Specifically, the annotation model is a depth model, which may be a classifier, which may be a neural network model, a decision tree model, or the like.

And respectively training a depth model through each sub-training set, and finally training the K sub-training sets to obtain K labeling models which are used for labeling the data in the data set to be labeled.

In step S214, the number of iterations i =0 is set.

Specifically, a variable i is set, the variable i is used for representing the iteration number of the first stage, the initial value of the iteration number is 0, and the value of i is increased by one every iteration.

In step S215, it is determined whether I < I is satisfied.

If I < I, it means that the number of iterations has not reached the first preset threshold, each iteration means that the data labeling method is repeatedly executed once, and if the number of executions has not reached the first preset threshold, the process proceeds to step S217; if I > = I, meaning that the number of iterations has reached the first preset threshold, at which point the iteration terminates and proceeds to step S216.

Step S216, manually calibrating S0 to obtain Sr and Se.

Specifically, S0 represents a sample set of K tags that are consistent and of high confidence. Where confidence indicates how correct the tag is. The degree of accuracy can be represented by the classification score of the label. The more accurate the classification, the higher the classification score.

In this embodiment, the confidence of a certain label may be determined by a probability value of the sample belonging to the label, which is output by the labeling model. Of course, in some other embodiments, the confidence level may also be expressed by other ways, which are not limited herein.

In this embodiment, the high confidence level indicates that the confidence level of the tag is higher than a standard confidence level threshold; the standard confidence threshold may be determined based on the confidence of the labels corresponding to all samples in the preset verification set, where the labels correspond to the samples in the verification set by statistics according to the distribution of the preset verification set (the set of samples used for verifying the labeled model).

Sr represents the first sample set, i.e. the correct sample set is labeled in S0; se denotes the second sample set, i.e., the sample set labeled with errors in S0.

And if the iteration number of the first stage reaches a first preset threshold, manually checking each sample in S0 obtained after the iteration is finished, determining whether the label of the sample is correctly labeled, adding the sample with the correct label into the first sample set Sr, and adding the sample with the wrong label into the second sample set Se.

In step S217, the sample S belongs to E.

Specifically, if the iteration number has not reached the first preset threshold, the samples in the unlabeled data set E need to be labeled continuously, and the sample S in the unlabeled data set E is selected for subsequent labeling.

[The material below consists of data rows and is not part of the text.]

===== src/rtl/core/ztt_pkg.sv =====
package ztt_pkg;

  localparam int INDEX_BITS  = 12;
  localparam int BOARD_SIDE  = 11;
  localparam int CELLS       = BOARD_SIDE * BOARD_SIDE;
  localparam int ZW_DEPTH    = 2 * CELLS;
  localparam int ZW_AW       = $clog2(ZW_DEPTH);
  localparam int ENTRY_AW    = INDEX_BITS + 1;
  localparam int ENTRY_DEPTH = 2 ** ENTRY_AW;

  localparam int S_TDATA_W = 176;
  localparam int M_TDATA_W = 16;

  localparam logic [2:0] MODE_LOAD   = 3'd0;
  localparam logic [2:0] MODE_CLEAR  = 3'd1;
  localparam logic [2:0] MODE_TOGGLE = 3'd2;
  localparam logic [2:0] MODE_PROBE  = 3'd3;
  localparam logic [2:0] MODE_STORE  = 3'd4;

  localparam logic [1:0] KIND_EXACT = 2'd0;
  localparam logic [1:0] KIND_LOWER = 2'd1;
  localparam logic [1:0] KIND_UPPER = 2'd2;

  typedef enum logic [2:0] {
    ST_CLEAR = 3'b001,
    ST_IDLE  = 3'b010,
    ST_EXEC  = 3'b100
  } state_e;

  typedef struct packed {
    logic               valid;
    logic [1:0]         kind;
    logic signed [15:0] score;
    logic signed [15:0] depth;
    logic [63:0]        check;
  } entry_t;

  typedef struct packed {
    logic signed [15:0] alpha;
    logic signed [15:0] beta;
    logic signed [15:0] depth;
  } query_t;

  typedef struct packed {
    logic               hit;
    logic signed [15:0] score;
  } result_t;

  localparam int ENTRY_W = $bits(entry_t);
  localparam int ZW_W    = 96;

endpackage


===== src/rtl/core/ztt_eval.sv =====
module ztt_eval (
  input  ztt_pkg::entry_t  entry_i,
  input  ztt_pkg::query_t  query_i,
  input  logic [63:0]      check_key_i,
  output ztt_pkg::result_t result_o
);

  import ztt_pkg::*;

  logic match;
  logic usable;

  always_comb begin
    match = entry_i.valid && (entry_i.depth >= query_i.depth) &&
            (entry_i.check == check_key_i);
    unique case (entry_i.kind)
      KIND_EXACT: usable = 1'b1;
      KIND_LOWER: usable = entry_i.score >= query_i.beta;
      KIND_UPPER: usable = entry_i.score <= query_i.alpha;
      default:    usable = 1'b0;
    endcase
    result_o.hit   = match && usable;
    result_o.score = (match && usable) ? entry_i.score : 16'sd0;
  end

endmodule


===== config.mk =====
export PLATFORM = sky130hd
export DESIGN_NAME = ztt_eval
export DESIGN_NICKNAME = d
export VERILOG_FILES = /design/src/rtl/core/ztt_pkg.sv /design/src/rtl/core/ztt_eval.sv
export SDC_FILE = /design/constraint.sdc
export NUM_CORES = 1
export LEC_CHECK = 0
export ABC_AREA = 0
export CAP_MARGIN = 10
export CORE_MARGIN = 2
export CORE_UTILIZATION = 25
export DETAILED_ROUTE_END_ITERATION = 12
export DONT_BUFFER_PORTS = 1
export GPL_TIMING_DRIVEN = 0
export PLACE_DENSITY = 0.46
export SETUP_SLACK_MARGIN = 0.02
export SLEW_MARGIN = 20
export SYNTH_ARGS = -nofsm -noshare
export SYNTH_HDL_FRONTEND = slang
export SYNTH_SLANG_ARGS = --single-unit

===== constraint.sdc =====
create_clock -name vclk -period 3.1
set_input_delay 0.31 -clock vclk [all_inputs]
set_output_delay 0.31 -clock vclk [all_outputs]
set_load 0.01 [all_outputs]

* Word level (Yosys, flattened, before mapping)
Cells that the tools add are included.
** Operators by class
- $lt $le $gt $ge :: 3
- Equality and inequality tests :: 3
- Muxes and demuxes :: 2
- Reductions and logical operators :: 4
** Operator list (number)
- $eq 64x64->1 :: 1
- $ge 16x16->1 :: 2
- $le 16x16->1 :: 1
- $mux 16 :: 1
- $logic_and 1x1->1 :: 3
- $pmux 1 s3 :: 1
- $eq 2x1->1 const B :: 1
- $eq 2x2->1 const B :: 1
- $logic_not 2->1 :: 1
** Storage, ports and cells
- Register bits :: 0
- Input port bits :: 211
- Output and inout port bits :: 17
- Logic and storage cells :: 12

* Longest topological paths before layout
- Depth after elaboration :: 5
- Gate-level depth with buffers :: 10
- Gate-level depth less buffers :: 9

* Worst setup path after synthesis
No wires, ideal clock.
- Path kind :: input to output
- From :: input port query_i[47] in the netlist's numbering
- To :: output port result_o[10] in the netlist's numbering
- Data arrival time :: 2.152 ns
- Required time :: 2.790 ns
- Slack :: 0.638 ns
- Stages :: 10
- Cell sequence :: inv_1 ha_1 nand4_2 or4_4 a21oi_2 nor4bb_1 mux2i_1 o22ai_2 buf_6 and3_1
** RTL lines
- from (decl) :: line ztt_eval.sv:3 : input ztt_pkg::query_t query_i,
- to (decl) :: line ztt_eval.sv:5 : output ztt_pkg::result_t result_o

==> parameters.txt <==
Parameter                              Value

GRT
  Maximum number of pins on one net before global-route repair    11
  Met3 capacity usage during global routing    0.0326
  Total global-route track usage    0.129
  First-pass GRT wire length    9700 µm
  GRT Max-Usage Layer    met2
  Met2 Use GR    0.222
  Initial antenna violation count    0
  Overflow left after global routing    0
  Via count of the first global-routing pass    2163
  Met1 Usage GRT    0.169

Worst setup path
  Worst-path cell chain    inv_1 > ha_1 > nand4_2 > or4_4 > a21oi_2 > nor4bb_1 > mux2i_1 > o22ai_2 > buf_6 > and3_1
  Crit path max-delay cell type    sky130_fd_sc_hd__or4_4
  Startpoint Class    input port
  Crit path max fanout    10
  CP peak stage delay    580 ps
  Arr. time, crit path    2490 ps
  Worst Path Required    2790 ps
  Family of cells with the greatest summed delay on the critical path    simple AND/OR/NAND/NOR gates
  Type of the worst setup path    input port to output pin
  Crit path depth    10
  Number of buffers and inverters on the critical path    2
  Crit path capture type    output pin

Synth
  Synthesized net count    561
  Main area contributors after synthesis    sky130_fd_sc_hd__ha_1 (28%), sky130_fd_sc_hd__inv_1 (13%), sky130_fd_sc_hd__xor2_1 (11%), sky130_fd_sc_hd__xnor2_1 (5.7%), sky130_fd_sc_hd__a21oi_1 (4.7%)
  Cell types with the highest counts after synthesis    sky130_fd_sc_hd__inv_1 (73), sky130_fd_sc_hd__ha_1 (48), sky130_fd_sc_hd__xor2_1 (27)
  Yosys warns    0
  Sequential cell area fraction in the yosys report    0
  Gate Count Post-Synth    302
  Portion of synthesized cell area occupied by the leading cell type    0.281
  Netlist area before placement    2140 µm²
  Average cell area after synthesis    7.08 µm²
  Cell taking the most area after synthesis    sky130_fd_sc_hd__ha_1
  Count of unique library cells instantiated by Yosys    36
  Most instantiated library cell after synthesis    sky130_fd_sc_hd__inv_1

Power and ir drop
  Switching power share of the total    0.507
  Clock network fraction of design power    0
  Power share of the combinational group    1.000
  Peak supply drop    0.0502 mV
  Areal power density over the cells    104 nW/µm²
  Net Switching    120 µW
  Fraction of power consumed by sequential logic    0
  Leakage    1.22 nW
  Internal Pwr Total    117 µW

Floorplan
  Area of the die    9310 µm²
  Starting density of the core    0.259
  Number of standard-cell rows in the floorplan    33
  Horiz. Die Dim    96.5 µm
  Placeable core area    8260 µm²
  Height of the die    96.5 µm
  Number of top-level pins    228

Drt
  Number of iterations in the first detailed-routing pass    4
  Count of vias placed by the detailed router    2128
  DR DRC count    0
  1st-iter DRT viols    39
  Routed wirelength normalized by instance count    16.0 µm
  Number of nets with antenna violations after routing    0
  Vias per inst    5.23
  Wire length reported by the detailed router    6510 µm

Cells and area
  Post-layout nets    563
  Area of all sequential standard cells    0 µm²
  Count of sequential standard cells    0
  Area growth from synthesis to layout    6.20%
  Diode insertion count for antenna repair    0
  Post-route non-filler standard cell count    407
  Ratio of cells with drive above 1 in the final layout    0.0464
  Clock buffer count    0

Timing
  Slew Limit Fails    0
  Total of endpoints with negative setup slack in the final report    0
  Final clock period utilization by the worst path    0.904
  Setup repair after global routing missed its margin    no
  Worst-Margin Slew    432 ps
  Worst relative slew slack    0.709
  Total negative setup slack    0 ps
  Minimum period implied by the final worst setup slack    2800 ps
  Maximum clock rate    0.357 GHz
  Final count of hold timing violations    0

Place
  Routability Congestion    0.930
  Port Buffer Count    0
  Inst Count DP    407
  HPWL after detailed placement    6260 µm

Min path
  Cell count of the worst hold path    1
  Worst hold-check path type    input port to output pin

Clock tree
  Post-CTS Setup Inserts    0
  Number of instances resized during post-cts repair    0
  Number of buffers inserted for hold repair after clock tree synthesis    0

Flow run
  Max-cap violations    0

Status
  Run status    complete, no violations
-- cells by family (layout without fill, tap and decap cells) --
| logic type | Yosys count | in the layout | synth area share |
|---|---|---|---|
| fa+ha+maj | 48 | 48 | 0.281 |
| buf+inv | 75 | 75 | 0.135 |
| compound gates | 64 | 64 | 0.206 |
| simple gates | 72 | 72 | 0.201 |
| xor+xnor | 41 | 41 | 0.168 |
| mux | 2 | 2 | 0.00936 |
-- placed cells by master, fill, tap and decap left out, types with 2 or more instances in the layout --
master	netlist	routed
sky130_fd_sc_hd__a211oi_1	2	2
sky130_fd_sc_hd__a21o_1	6	6
sky130_fd_sc_hd__a21oi_1	20	20
sky130_fd_sc_hd__a221oi_1	8	8
sky130_fd_sc_hd__and3_1	9	9
sky130_fd_sc_hd__and3_2	7	7
sky130_fd_sc_hd__ha_1	48	48
sky130_fd_sc_hd__inv_1	73	73
sky130_fd_sc_hd__mux2i_1	2	2
sky130_fd_sc_hd__nand2_1	10	10
sky130_fd_sc_hd__nand3_1	7	7
sky130_fd_sc_hd__nand4_1	15	15
sky130_fd_sc_hd__nor2_1	6	6
sky130_fd_sc_hd__nor4_1	10	10
sky130_fd_sc_hd__o211ai_1	5	5
sky130_fd_sc_hd__o21ai_0	4	4
sky130_fd_sc_hd__o22ai_1	8	8
sky130_fd_sc_hd__o2bb2ai_1	5	5
sky130_fd_sc_hd__xnor2_1	14	14
sky130_fd_sc_hd__xor2_1	27	27
-- routing by layer --
layer,share of wire,wire [µm]
met1,0.44,2860
met2,0.46,2970
met3,0.098,638
met4,0.0054,35
met5,0,0
-- per-stage QoR --
step / worst slack, ps / instance area, µm² / hold WS [ps] / utilization / power (mW)
final: 297 / 2270 / 777 / 0.275 / 0.237
after global routing: 121 / 2270 / 787 / 0.275 / 0.279
after CTS: 236 / 2270 / 778 / 0.275 / 0.240
after detailed placement: 238 / 2270 / 778 / 0.275 / 0.239
after global placement: 211 / 2270 / 780 / 0.275 / 0.236
after floorplan: 638 / 2140 / 775 / - / 0.194
-- worst paths after layout --
check	start	end	slack, ps
min	entry_i[88]	result_o[8]	780
max	query_i[47]	result_o[6]	300
-- area by class of cell --
cell class,count,area (µm²)
Multi-Input combinational cell,227,1850
Inverter,73,274
Tap cell,105,131
Buffer,2,15.0
Fill cell,953,5990
-- power by group through the flow --
stage               combinational, mW  sequential [mW]  clock (mW)
floorplan                       0.194                0           0
global placement                0.236                0           0
global route                    0.279                0           0
CTS                             0.240                0           0
finish                          0.237                0           0
detailed placement              0.239                0           0
No activity file was read; power rests on OpenSTA's default activity.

In step S218, it is determined whether E is not null.

Specifically, if K labels (labels) obtained after the sample S in E passes through K labeling models are all consistent and have high confidence, S needs to be taken out of E and added to S0, and if samples are continuously taken out subsequently, a situation that E is empty may occur, so before labeling the sample S, a determination whether E is empty needs to be performed. If E is empty, go to step S219; if E is not empty, proceed to step S221.

Step S219, E = E1.

Specifically, E1 represents a dataset that has been labeled but in which the K labels corresponding to each sample are either inconsistent or not highly confident. When the original E is empty, E = E1, and E1 is defined as the data set to be labeled.

After the execution of step S219 ends, the process proceeds to step S225.

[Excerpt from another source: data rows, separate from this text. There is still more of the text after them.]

--- src/dcrq_pkg.sv ---
// Package for the delayed command release queue.
// Holds the payload structs, op codes, controller states and control structs.
// Depends on nothing.
package dcrq_pkg;

   localparam int QueueDepth = 16;
   localparam int NumJoints  = 7;
   localparam int MaxRelease = 16;
   localparam int IdxWidth   = $clog2(QueueDepth);
   localparam int FillWidth  = $clog2(QueueDepth + 1);
   localparam int CntWidth   = $clog2(MaxRelease + 1);

   // Op codes of a request.
   localparam logic [1:0] OpLatch  = 2'd0;
   localparam logic [1:0] OpCommit = 2'd1;
   localparam logic [1:0] OpDelay  = 2'd2;

   // Configuration register indexes.
   localparam logic [1:0] CsrWireless = 2'd0;
   localparam logic [1:0] CsrGravity  = 2'd1;

   // Joint index that names no joint.
   localparam logic [2:0] JointUnknown = 3'd7;

   typedef struct packed {
      logic [1:0]         op;
      logic [2:0]         joint;
      logic signed [31:0] torque;
      logic [47:0]        stamp;
      logic [47:0]        now;
      logic [31:0]        delay;
   } req_type;

   typedef struct packed {
      logic signed [31:0] torque_s0;
      logic signed [31:0] torque_s1;
      logic signed [31:0] torque_e0;
      logic signed [31:0] torque_e1;
      logic signed [31:0] torque_w0;
      logic signed [31:0] torque_w1;
      logic signed [31:0] torque_w2;
      logic [47:0]        entry_stamp;
      logic signed [47:0] motor_delay;
      logic               gravity_request;
      logic               last;
      logic [7:0]         dropped_total;
   } rsp_type;

   typedef logic [NumJoints-1:0][31:0] snap_type;

   typedef enum logic [4:0] {
      ST_IDLE    = 5'b00001,
      ST_DIRECT  = 5'b00010,
      ST_SCAN    = 5'b00100,
      ST_INSERT  = 5'b01000,
      ST_RELEASE = 5'b10000
   } state_type;

   // Commands from the controller to the datapath.
   typedef struct packed {
      logic                 take_req;
      logic                 load_direct;
      logic                 drop;
      logic                 insert;
      logic                 pop;
      logic                 last;
      logic [FillWidth-1:0] pos;
   } ctl_cmd_type;

   // Status from the datapath to the controller.
   typedef struct packed {
      logic                 wireless;
      logic                 full;
      logic                 pos_le;
      logic                 front_due;
      logic                 next_due;
      logic                 out_free;
      logic [FillWidth-1:0] fill;
   } ctl_sts_type;

endpackage

--- src/dcrq_ctrl.sv ---
// Controller state machine of the delayed command release queue.
// Depends on dcrq_pkg; drives the datapath through command and status structs.
module dcrq_ctrl (
   input  logic                  clock,
   input  logic                  reset,
   input  logic                  req_valid,
   input  logic [1:0]            req_op,
   output logic                  req_ready,
   input  dcrq_pkg::ctl_sts_type sts,
   output dcrq_pkg::ctl_cmd_type cmd
);

   dcrq_pkg::state_type                   state_ff, state_in;
   logic [dcrq_pkg::FillWidth-1:0]        pos_ff, pos_in;
   logic [dcrq_pkg::CntWidth-1:0]         cnt_ff, cnt_in;
   logic                                  fire;
   logic                                  may_release;

   assign req_ready   = (state_ff == dcrq_pkg::ST_IDLE);
   assign fire        = req_valid && req_ready;
   assign may_release = sts.front_due &&
                        (cnt_ff < dcrq_pkg::CntWidth'(dcrq_pkg::MaxRelease));

   // Next state and commands.
   always_comb begin
      state_in        = state_ff;
      pos_in          = pos_ff;
      cnt_in          = cnt_ff;
      cmd             = '0;
      cmd.pos         = pos_ff;
      cmd.take_req    = fire;
      case (state_ff)
         dcrq_pkg::ST_IDLE: begin
            if (fire && req_op == dcrq_pkg::OpCommit) begin
               pos_in = '0;
               cnt_in = '0;
               if (!sts.wireless) begin
                  state_in = dcrq_pkg::ST_DIRECT;
               end else if (sts.full) begin
                  cmd.drop = 1'b1;
                  state_in = dcrq_pkg::ST_RELEASE;
               end else begin
                  state_in = dcrq_pkg::ST_SCAN;
               end
            end
         end
         dcrq_pkg::ST_DIRECT: begin
            if (sts.out_free) begin
               cmd.load_direct = 1'b1;
               state_in        = dcrq_pkg::ST_IDLE;
            end
         end
         dcrq_pkg::ST_SCAN: begin
            // Walk past every entry due no later than the new one.
            if (pos_ff < sts.fill && sts.pos_le) begin
               pos_in = pos_ff + 1'b1;
            end else begin
               state_in = dcrq_pkg::ST_INSERT;
            end
         end
         dcrq_pkg::ST_INSERT: begin
            cmd.insert = 1'b1;
            state_in   = dcrq_pkg::ST_RELEASE;
         end
         dcrq_pkg::ST_RELEASE: begin
            if (may_release) begin
               if (sts.out_free) begin
                  cmd.pop  = 1'b1;
                  cmd.last = !sts.next_due ||
                     (cnt_ff == dcrq_pkg::CntWidth'(dcrq_pkg::MaxRelease - 1));
                  cnt_in   = cnt_ff + 1'b1;
               end
            end else begin
               state_in = dcrq_pkg::ST_IDLE;
            end
         end
         default: begin
            state_in = dcrq_pkg::ST_IDLE;
         end
      endcase
   end

   // State registers.
   always_ff @(posedge clock) begin
      if (reset) begin
         state_ff <= dcrq_pkg::ST_IDLE;
         pos_ff   <= '0;
         cnt_ff   <= '0;
      end else begin
         state_ff <= state_in;
         pos_ff   <= pos_in;
         cnt_ff   <= cnt_in;
      end
   end

endmodule

--- config.mk ---
export PLATFORM = sky130hd
export DESIGN_NAME = dcrq_ctrl
export DESIGN_NICKNAME = d
export VERILOG_FILES = /design/src/dcrq_pkg.sv /design/src/dcrq_ctrl.sv
export SDC_FILE = /design/constraint.sdc
export NUM_CORES = 1
export LEC_CHECK = 0
export BUFFER_PORTS_ARGS = -buffer_cell sky130_fd_sc_hd__buf_4
export CAP_MARGIN = 40
export CORE_ASPECT_RATIO = 1.5
export CORE_MARGIN = 4
export CORE_UTILIZATION = 45
export DETAILED_ROUTE_END_ITERATION = 10
export GPL_TIMING_DRIVEN = 0
export PLACE_DENSITY = 0.71
export SLEW_MARGIN = 20
export SYNTH_ARGS = -nofsm -noshare
export SYNTH_HDL_FRONTEND = slang
export SYNTH_SLANG_ARGS = --single-unit
--- constraint.sdc ---
create_clock -name clock -period 2.15 [get_ports clock]
set_input_delay 0.43 -clock clock [delete_from_list [all_inputs] [get_ports clock]]
set_output_delay 0.43 -clock clock [all_outputs]
set_load 0.01 [all_outputs]
==> impl_metrics.csv <==
group,metric,value,unit
synth,synth_edf_count,0,
sta,fin_tns_setup,0,ns
placement,place_area,0.00121,mm²
setup_path,crit_path_end_kind,"primary output",
worst_hold_path,hold_depth,3,
placement,io_buffer_count,27,
power_and_ir_drop,ir_worst_vdd,0.498,mV
sta,timing.final.crit_share,93.6,%
synth,ys_async_sr_fraction,0,%
setup_path,cp.arrival,1.58,ns
die,die-height,65.1,µm
cells_and_area,instances_no_fill,178,
sta,tightest_slew,0.453,ns
drt,wirelength,2280,µm
global_routing,grt_overflow_total,0,
drt,dr.pass1.iters,4,
cells_and_area,seqCellArea,302,µm²
clock_network,cts_tree,"done",
cells_and_area,multiInputGateArea,633,µm²
sta,rsz0062_at_grt,"false",
die,core,0.00205,mm²
drt,route.vias.total,978,
sta,timing.slew.headroom,69.8,%
sta,skew,0.00288,ns
worst_hold_path,holdPathEnd,"state_ff[2]",
clock_network,clk_pin_slew,0.09,ns
die,start_util,47.7,%
placement,placed_cells,173,
outcome,status,"completed",
sta,post-route-min-period,2.01,ns
sta,slew_violations,0,
clock_network,clk_latency,0.28,ns
die,num_rows,20,
cells_and_area,antenna_cells,0,
power_and_ir_drop,p_leak,0.573,nW
global_routing,grt_antenna_before_repair,0,
setup_path,critPathLaunch,"state_ff[1]",
setup_path,rrSetupSlack,0.26,ns
clock_network,cts.sinks,15,
drt,antenna_left,0,
setup_path,r2r_start,"pos_ff[4]",
worst_hold_path,min_path_type,"in -> reg",
synth,synth.cell_area,978,µm²
setup_path,crit_type,"reg -> out",
die,io_pins,28,
cells_and_area,area_delta_synth_final,30.1,%
die,dieArea,0.00300,mm²
sta,setup_viol,0,
placement,pre_cts_ws,0.0816,ns
flow_run,drv_cap,0,
die,die_w,46.1,µm
cells_and_area,layout.nets,180,
sta,final-hold-violation-count,0,
cells_and_area,fin_area,0.00127,mm²
clock_network,clockRootBuffer,"clkbuf_4",
synth,synth_nets,147,
clock_network,cts_hold_buf,0,
clock_network,cts_made_buffers,3,
global_routing,grt_pass1_vias,1018,
placement,gp_congestion,0.827,
global_routing,grt_max_degree,11,
clock_network,cts.htree.levels,1,
synth,synth_ff_type,"dfxtp_1",
synth,synth_top_area_cell,"dfxtp_1",
setup_path,worstReg2RegEnd,"pos_ff[2]",
synth,avgSynthCellArea,7.89,µm²
drt,viasPerCell,5.49,
drt,dr.first_iter.drc_count,13,
power_and_ir_drop,powerDensity,520,mW/mm²
synth,netlist-cell-type-count,38,
sta,max_freq,0.497,GHz
cells_and_area,drive_gt1_share,27.6,%
synth,synth_top_area_share,30.7,%
global_routing,grt_pass1_wl,4110,µm
setup_path,r2r.worst_path.cells,7,
drt,drcViolationCount,0,
synth,synth-seq-cells,15,
synth,ys_warn_count,0,
synth,postSynthCellCount,124,
sta,final.setup.worst_slack,0.137,ns
placement,dp_hpwl,1830,µm
drt,routedWlPerCell,12.8,µm
setup_path,cp-start-kind,"flip-flop",
synth,synthTopCellsByArea,"dfxtp_1 (31%), ha_1 (9.0%), nand3_1 (8.2%)",
worst_hold_path,hp-start,"sts[9]",
cells_and_area,utilization,62.0,%
setup_path,worstPathRequired,1.72,ns
setup_path,path_max_fanout,7,
synth,ys_seq_area_share,30.7,%
global_routing,track_usage,17.9,%
clock_network,clockBufferDepth,2,
cells_and_area,fillers,205,
==> sequential cells by signal (all words and copies together), names as in the netlist <==
| name | cells |
|---|---|
| pos_ff | 5 |
| cnt_ff | 5 |
| state_ff | 5 |
==> metrics by stage <==
stage	hold slack, ns	total power, W
after global placement	0.458	0.000495
after floorplan	0.445	0.000425
final	0.432	0.000662
after CTS	0.424	0.000666
after global routing	0.444	0.000712
after detailed placement	0.472	0.000496
==> placed cells by master, fill, tap and decap left out, types with 2 or more instances in the layout <==
master / count
a21oi_1: 8
nand3_1: 16
inv_1: 11
clkbuf_4: 3
nor2b_1: 6
xnor2_1: 2
nand2_1: 10
nor2_1: 8
buf_4: 31
nand3b_1: 2
o21ai_1: 2
and3_1: 2
nand4_1: 4
or4_1: 2
dfxtp_1: 14
ha_1: 7
==> area by class of cell <==
type | instances | area share, %
Multi-Input combinational cell | 93 | 49.8
Buffer | 4 | 1.87
Sequential cell | 15 | 23.7
Clock inverter | 1 | 0.393
Clock buffer | 3 | 1.77
Timing Repair Buffer | 29 | 17.1
Tap cell | 22 | 2.16
Inverter | 11 | 3.24
==> worst max-delay path, stage by stage (launching register included) <==
cell	delay (ns)
dfxtp_1	0.42
nor4_4	0.39
nand4_1	0.17
buf_4	0.17
inv_1	0.04
buf_4	0.11
==> layer usage <==
metal | global-route usage [%] | routed length (µm) | vias up
li1 | - | - | 509
met5 | 0 | 0 | -
met4 | 7.83 | 38 | 0
met1 | 19.6 | 863 | 441
met2 | 32.1 | 1270 | 24
met3 | 2.74 | 108 | 4
==> cells in the mapped netlist, drive strengths merged (2+ instances only) <==
master  instances
nor2            8
nand3b          2
o21ai           3
and3            2
dfxtp          15
buf             3
nor2b           7
nand3          16
or4             2
nor3            2
nand4           4
and2            2
ha              7
a21oi           8
clkbuf          2
nand2          10
xnor2           2
inv            11
==> report_power, final <==
group / internal, W / total [W] / switching (W)
combinational: 0.0000968 / 0.000192 / 0.0000954
sequential: 0.000288 / 0.000309 / 0.0000209
clock: 0.0000690 / 0.000161 / 0.0000918
==> how the worst max path moves through the flow <==
stage,end,cells past startpoint,slack (ns)
after floorplan,pos_ff[3],8,0.27
after global placement,pos_ff[3],9,0.11
after detailed placement,pos_ff[2],9,0.08
after CTS,cmd[8],6,0.02
after global routing,cmd[6],5,0.02
final,cmd[6],5,0.14
==> kinds of logic (layout without fill, tap and decap cells) <==
logic type | Yosys count | in the layout | synth area share [%]
AO/OA/AOI/OAI | 18 | 18 | 11.5
flip-flops | 15 | 15 | 30.7
buffers and inverters | 16 | 48 | 7.03
XOR/XNOR | 3 | 3 | 2.69
adder cells (fa/ha/maj) | 7 | 7 | 8.95
multiplexers | 1 | 1 | 1.15
AND/OR/NAND/NOR | 64 | 64 | 38.0
==> repair_timing <==
action | in CTS | in global routing
setup buffers | 2 | 0
gates resized for setup | 2 | 4
pin swaps | 1 | 0
setup endpoints to repair | 3 | 4
Note: power is estimated with default switching activity, not from simulation.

Step S220, N0+ = Sr, E = Se.

After manually calibrating S0 to obtain Sr and Se, Sr was added to N0, and Se was used as the dataset to be annotated.

And step S221, testing the K labeling models S to obtain K labels.

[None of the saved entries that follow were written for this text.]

--- config.mk ---
export PLATFORM = sky130hd
export DESIGN_NAME = mpfc_edge_unit
export DESIGN_NICKNAME = d
export VERILOG_FILES = /design/src/design/mpfc_pkg.sv /design/src/design/mpfc_edge_unit.sv
export SDC_FILE = /design/constraint.sdc
export NUM_CORES = 2
export LEC_CHECK = 0
export CAP_MARGIN = 25
export CORE_ASPECT_RATIO = 0.75
export CORE_MARGIN = 4
export CORE_UTILIZATION = 35
export DETAILED_ROUTE_END_ITERATION = 16
export DONT_BUFFER_PORTS = 1
export SLEW_MARGIN = 5
export SYNTH_ARGS = -nofsm -noshare
export SYNTH_HDL_FRONTEND = slang
export SYNTH_SLANG_ARGS = --single-unit
--- constraint.sdc ---
create_clock -name i_clk -period 12.9 [get_ports i_clk]
set_input_delay 0 -clock i_clk [delete_from_list [all_inputs] [get_ports i_clk]]
set_output_delay 0 -clock i_clk [all_outputs]
set_load 0.01 [all_outputs]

Specifically, the sample S is sent to K trained labeling models to obtain K Label models.

Step S222, judging whether the K Label are consistent and have high confidence level.

Specifically, if the K labels are all consistent and high in confidence, the process proceeds to step S224, otherwise, the process proceeds to step S223.

In step S223, E1+ = { S }.

Specifically, if none of the K Label' S are consistent or have low confidence, S is added to E1.

Step S224, S0+ = { S }, E = { S }.

Specifically, if the K Label' S are all consistent and of high confidence, the sample S is removed from E and added to S0.

If the number of iterations has not reached the first preset threshold, the process goes to step S217 after the execution of steps S223 and S214 is finished.

Step S225, N0+ = S0.

S0 is added to N0, and the process continues back to step S212 to re-execute the data annotation process of the first stage.

And finally, manually labeling the remaining unlabeled samples (the confusable samples and the difficult samples) and the samples in the second sample set to obtain the label of each data in the data set to be labeled.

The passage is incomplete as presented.